Igual que aquel cosmonauta ruso durante la Guerra Fría tras regresar de un paseo espacial dijo no haber visto a Dios, he ido a ver Villa Amalia (2009) y lo cierto es que la belleza prometida por la crítica no aparecía por ninguna parte. Aparecen muchos y bellos paisajes, es cierto, pero de esa belleza moldeada a base de imágenes y montaje, nada de nada. Su director, Benoît Jacquot, es un veterano cineasta frances cuyo estilo fraguó hace décadas, en plena eclosión del cine de autor, y desde entonces ha evolucionado más bien poco. Jacquot sigue haciendo un cine basado en encuadres, de movimientos actorales y cadencias temáticas entre secuencias, de los cuales tanto él, como los intérpretes en las entrevistas y --sobre todo y especialmente-- los críticos más clásicos, pueden extraer todos los significados que deseen, porque todo vale en este tipo de cine (también para la crítica europea de autor que lo encumbró).
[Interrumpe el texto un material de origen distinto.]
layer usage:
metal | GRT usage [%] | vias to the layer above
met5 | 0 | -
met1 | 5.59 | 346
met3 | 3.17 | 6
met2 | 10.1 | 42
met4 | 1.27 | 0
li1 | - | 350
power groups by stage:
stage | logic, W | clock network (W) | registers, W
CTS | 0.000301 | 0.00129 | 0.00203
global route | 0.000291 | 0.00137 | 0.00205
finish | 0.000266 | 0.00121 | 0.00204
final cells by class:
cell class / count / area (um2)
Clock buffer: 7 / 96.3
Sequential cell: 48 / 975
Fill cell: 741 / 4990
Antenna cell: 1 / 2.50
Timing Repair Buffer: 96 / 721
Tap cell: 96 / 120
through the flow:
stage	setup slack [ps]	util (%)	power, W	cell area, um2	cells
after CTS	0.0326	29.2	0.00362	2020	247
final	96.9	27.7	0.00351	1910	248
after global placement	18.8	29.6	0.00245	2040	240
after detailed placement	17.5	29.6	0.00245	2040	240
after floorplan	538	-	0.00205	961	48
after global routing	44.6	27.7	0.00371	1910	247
===== flow/design.v =====
`timescale 1ns / 1ps
module RegisterFile(
        input wire[3:0] RS,
        input wire[3:0] RT,
        input wire[3:0] RD,
        input wire[23:0] WriteData,
        input wire Regwrite,
        input wire Clock,
        output wire[23:0] ReadRS,
        output wire[23:0] ReadRT
    );
    reg[23:0] Registers[15:0];
    integer i;
    initial
    begin
    for(i=0; i < 16 ; i= i+1)
        Registers[i] <= 24'd0;
     end
     always @(posedge Clock)
     begin
     if(Regwrite)
     begin
           Registers[RD] <= WriteData;
     end
     end
     assign ReadRS = Registers[RS];
     assign ReadRT = Registers[RT];  
endmodule

===== flow/run.sh =====
#!/bin/bash
# OpenROAD 26Q1-2900-gdf79404cd8, Yosys 0.63+post, stock flow scripts
make -C /OpenROAD-flow-scripts/flow DESIGN_CONFIG=/design/flow/config.mk WORK_HOME=/design/flow/orfs finish

===== flow/config.mk =====
export PLATFORM = sky130hd
export DESIGN_NAME = RegisterFile
export DESIGN_NICKNAME = RegisterFile
export VERILOG_FILES = /design/flow/design.v
export SDC_FILE = /design/flow/constraint.sdc
export NUM_CORES = 4
export LEC_CHECK = 1
export CORE_UTILIZATION = 40

===== flow/constraint.sdc =====
current_design RegisterFile

set clk_period 4.8
set clk_io_pct 0.2

create_clock -name clk0 -period $clk_period [get_ports {Clock}]

set non_clock_inputs [all_inputs -no_clocks]
set_input_delay [expr $clk_period * $clk_io_pct] -clock clk0 $non_clock_inputs
set_output_delay [expr $clk_period * $clk_io_pct] -clock clk0 [all_outputs]

==> git commit body <==
Update PnR metrics after Yosys + OpenROAD run

* Routability congestion estimate: 0.8163
* DR DRC count: 0
- The floorplan step defined a die boundary enclosing between 40000 and 50000 sq um.
- Based on the critical path, the design can be clocked at up to approximately 0.25 GHz.
- The most common logic cells in the final layout are 384 x edfxtp_1, 192 x mux4_2, 96 x a22oi_1.
- Final worst-path setup slack: between 0.7 and 0.8 ns
* Dominant cell type by area after synthesis: edfxtp_1
* Site row count: 75
- Looking at the worst setup and hold paths, the clock pins of their registers show a slew of about 0.06 ns.
- Setup violations remaining at the end of the flow were counted as 0.
- ANT nets after route: 0
- No sink is reached through more buffers than the 3 on the longest clock path.
- Once detailed placement completed, the half-perimeter wirelength came to around 26000 microns.
- TritonCTS built the clock tree.
- Area fraction of the dominant cell type after synthesis: 0.6681
* Setup Total Neg Slack: 0 ns
- Routed wire length: about 44000 microns
- Die span in x: 209.7 microns
* Post-layout min period: 4.025 ns
- The number of cells reported by Yosys stat comes to around 820.
- For the pin with the worst max-slew slack, the measured transition is between 0.8 and 0.9 ns.
* Summed instance area of the synthesized netlist: roughly 17000 sq um
- In the global route stage, overall resource usage came out at 0.2254.
- After clock tree synthesis, the repair step resized 0 gates.
* Max FFs per register: ~380
* Overflow left after global routing: 0
- Fill count: 3389
* Cells after synthesis: between 800 and 900
* Endpoint kind of the worst setup timing path: output pin
- Count of H-tree levels built during CTS: 2
- Per the final timing report, the hold violations number 0.
* Signal arrival time at the worst endpoint: approximately 3.1 ns
- Distinct cell type count of the synthesized netlist: 15
- 1st-pass router iterations: 5
- The critical path maximum fanout is 9.
- Per the placement log, port buffering inserted between 80 and 90 buffers.
* Unrepaired setup endpoints after global routing: no
* Required @ worst endpoint: between 3 and 4 ns
* Core utilization before placement: 0.4087
- Worst setup slack after placement: around 0.7 ns
- Biggest area contributors in the synthesized netlist: edfxtp_1 67%, mux4_2 25%, a22oi_1 4.2%, nand2_1 1.1%, clkbuf_1 0.76%
* Global-route wire length before repair: approximately 64000 microns
* Ratio of cells with drive above 1 in the final layout: 0.3285
- Pin placement for this block handled approximately 86 I/O pins.
* TritonCTS Sinks: 384
- In this run the VDD rail shows a maximum IR drop of between 0.0002 and 0.00025 V.
- The initial antenna violation count is 1.
- Among logic cells in the layout, the one with the most instances is edfxtp_1.
- Ant diodes: 0
- The routed design shows a wire length per standard cell of about 30 microns.
* Max_cap viols: 0
- The root buffer cell chosen for the clock tree is clkbuf_16.
- The largest registers in the layout are Registers: 384 flops.
- The path class of the tightest hold or removal check is in -> reg.
- Hold WS: about 1.3 ns
* Count of yosys warnings during synthesis: 1
- In this run the tightest slew margin relative to its limit is 0.4194.
- Hold-fix buffers, CTS: 0
- The area growth from synthesis to layout is 17.70%.
- Startpoint Class: input pin
- Mean area per synthesized cell: around 21 sq um
- Largest reg by FF count: Registers
- Entering global routing, the biggest net connects 34 pins.
- Chip Area, Yosys: about 17000 sq um
- The synthesis stat section lists a flop and latch total of between 300 and 400.
- The logs give a warning total of 25.
- Area of the core region: about 42000 sq um
* Start-to-end type of the worst setup path: in -> out
- Final count of pins violating max slew: 0
- Violation count after the first detailed-route iteration: about 570
- Number of buffers created by CTS: about 42
- Mean number of vias per cell: between 6 and 7
- Portion of the post-synthesis area used by sequential elements: 0.6681
- Final cycle utilization of the critical path: 0.8385
- The flow ran to the end, and the final reports show no timing, DRC or antenna violations.
* Leakage power total: ~6.4 nW
* Via count of the routed design: slightly above 9000
- Pwr per Cell Area: 364.8 nW/um^2
* Die Span Y: about 210 microns
* Postcts setup bufs: 0
- Vias in the first global route: a little over 10000
-- final timing paths --
check	from	end	slack, ns	depth (start not counted)
worst min-delay path	WriteData[9]	Registers[12][9]	1.35	1
worst max-delay path	RS[2]	ReadRS[20]	0.77	6
-- layout make-up --
| type | instances | area [sq um] | share of cell area |
|---|---|---|---|
| sequential | 384 | 11530 | 0.5676 |
| multi-input combinational | 367 | 5535 | 0.2725 |
| timing repair buffer | 130 | 1336 | 0.06578 |
| clock buffer | 56 | 1125 | 0.05537 |
| tap | 539 | 674.4 | 0.03320 |
| clock inverter | 19 | 113.9 | 0.005604 |
-- critical path, cell delays in order --
cell	delay [ns]
clkdlybuf4s50_1	0.60
nor2b_4	0.48
buf_4	0.31
a22oi_1	0.14
nand2_1	0.11
clkdlybuf4s50_1	0.46
-- metal layers --
| metal | global-route usage | vias to the layer above | part of all wire |
|---|---|---|---|
| li1 | - | 3824 | - |
| met1 | 0.2909 | 4616 | 0.33 |
| met4 | 0.03901 | 2 | 0.019 |
| met3 | 0.1574 | 65 | 0.16 |
| met5 | 0.002225 | - | 0.00025 |
| met2 | 0.3352 | 596 | 0.49 |
-- stage by stage --
| stage | power, W | util | cells | area (sq um) |
|---|---|---|---|---|
| finish | 0.007411 | 0.4811 | 1495 | 20320 |
| global route | 0.007642 | 0.4811 | 1495 | 20320 |
| CTS | 0.007468 | 0.4811 | 1495 | 20320 |
| detailed placement | 0.004542 | 0.4518 | 1420 | 19080 |
| global placement | 0.004538 | 0.4518 | 1420 | 19080 |
| floorplan | 0.004211 | - | 817 | 17260 |
-- Yosys cell counts --
library cell and n:
or3b_2 1, nand2b_1 2, nor2b_1 4, edfxtp_1 384, and2_1 2, mux4_2 192, nand2_1 49, clkbuf_1 35
nor2_1 14, buf_2 21, nand3b_1 2, a22oi_1 96, nand3_1 1, nor3_1 4, buf_6 10
-- kinds of logic after synthesis --
| logic type | after synthesis | share of synthesized area |
|---|---|---|
| flip-flops | 384 | 0.6681 |
| multiplexers | 192 | 0.2505 |
| AND-OR/OR-AND | 96 | 0.04175 |
| AND/OR/NAND/NOR | 79 | 0.01943 |
| buffers and inverters | 66 | 0.02023 |
-- where the power goes --
group	internal [W]	leakage (nW)	switching [W]
logic	0.000346	2.30	0.000329
registers	0.00376	3.47	0.0000246
clock network	0.00169	0.595	0.00126
total	0.00580	6.36	0.00161
Power and IR drop assume default switching activity.
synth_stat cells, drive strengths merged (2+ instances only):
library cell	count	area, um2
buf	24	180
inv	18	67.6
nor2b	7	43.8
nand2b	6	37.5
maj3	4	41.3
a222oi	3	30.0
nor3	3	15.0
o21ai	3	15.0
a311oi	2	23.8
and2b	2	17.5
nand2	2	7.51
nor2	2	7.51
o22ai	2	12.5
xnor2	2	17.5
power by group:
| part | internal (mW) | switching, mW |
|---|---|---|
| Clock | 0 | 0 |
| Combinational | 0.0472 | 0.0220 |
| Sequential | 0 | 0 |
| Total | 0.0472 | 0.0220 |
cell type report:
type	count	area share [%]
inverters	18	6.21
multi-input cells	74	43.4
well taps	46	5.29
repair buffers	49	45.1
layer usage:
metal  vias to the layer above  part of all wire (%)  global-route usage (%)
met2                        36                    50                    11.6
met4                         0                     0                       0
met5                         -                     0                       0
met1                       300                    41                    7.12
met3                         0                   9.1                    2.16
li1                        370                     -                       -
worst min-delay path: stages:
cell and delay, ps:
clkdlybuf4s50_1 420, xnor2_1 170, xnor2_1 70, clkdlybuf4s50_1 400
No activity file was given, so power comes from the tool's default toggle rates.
Villa Amalia es una película al estilo de las que se rodaban en Francia en los años setenta del siglo XX, en las que hay que estar muy atento, porque si la protagonista enciende una cerilla no se trata tan sólo del gesto y la acción mostrados, sino que la mujer iniciando algo importante y trascendente. Aunque si luego resultaba que en varias escenas hacía lo mismo quería decir otra cosa, igual de trascendente pero radicalmente diferente. Afortunadamente, estos filmes de significación densa (muchas veces otorgada por la crítca) ya no abundan, y el hecho de tropezar con uno de tanto en tanto es como jugar a una especie de rueda de reconocimiento: te distraes identificando cada elemento significativo y poniéndolo en el sitio que le correspondería de acuerdo con una criterio de adjudicación de intencionalidades entre perverso y complejo.
Aun así, hay que admitir que Jacquot ha acertado en varias cosas: en primer lugar, haber elegido a Isabelle Huppert como protagonista, que está perturbadora con esa belleza serena y sencilla que se ha ganado a sus 57 años; o el montaje vivo y yuxtapuesto con que hace avanzar la historia (nada de planos sostenidos y eternos, sino entradas y salidas, fragmentos de acciones que duran lo justo para captar su significado funcional: tomar un tren, bajar de él, cambiar de ropa, cosas así...). Pero sobre todo la elección del mediterráneo italiano como expresión de la huida hacia lugares sin matices, donde los colores sean puros y la asusencia de movimiento proporcione la ilusión de una vida simple y feliz. Ann decide desmontar su acomodada vida de pianista famosa cuando descubre que su marido la engaña, iniciando así un sistemático proceso de simplificación de su existencia: pertenencias, trabajo, familia --su madre, el último vínculo objetivo de su pasado, muere en plena huida de ella-- y amigos (excepto uno, que reencuentra en el momento más inapropiado). Cuanto más se aleja de sus orígenes, más aferrada y protegida por la soledad se siente Ann, hasta que en uno de sus solitarios paseos encuentra una casa abandonada en una isla italiana y decide instalarse allí... ¿provisionalmente? Se nota que la protagonista, el guionista, el director y Pascal Quignard --autor de la novela adaptada-- están (ingenuamente) convencidos que de esta manera desaparecerá el dolor, o será más fácil aislarlo, y que resultará conmovedora la descripción del proceso en sí. Lo hemos visto demasiadas veces para que cuele en otra película, al menos no basta con retratarlo de la manera en que lo hace Jacquot.
Si este avance argumental no te convence para que vayas a verla, con este texto ya tienes toda la información que necesitas para saber que Villa Amalia no es tu película, a no ser que los paisajes por sí solos compensen el resto de la decepcionante experiencia.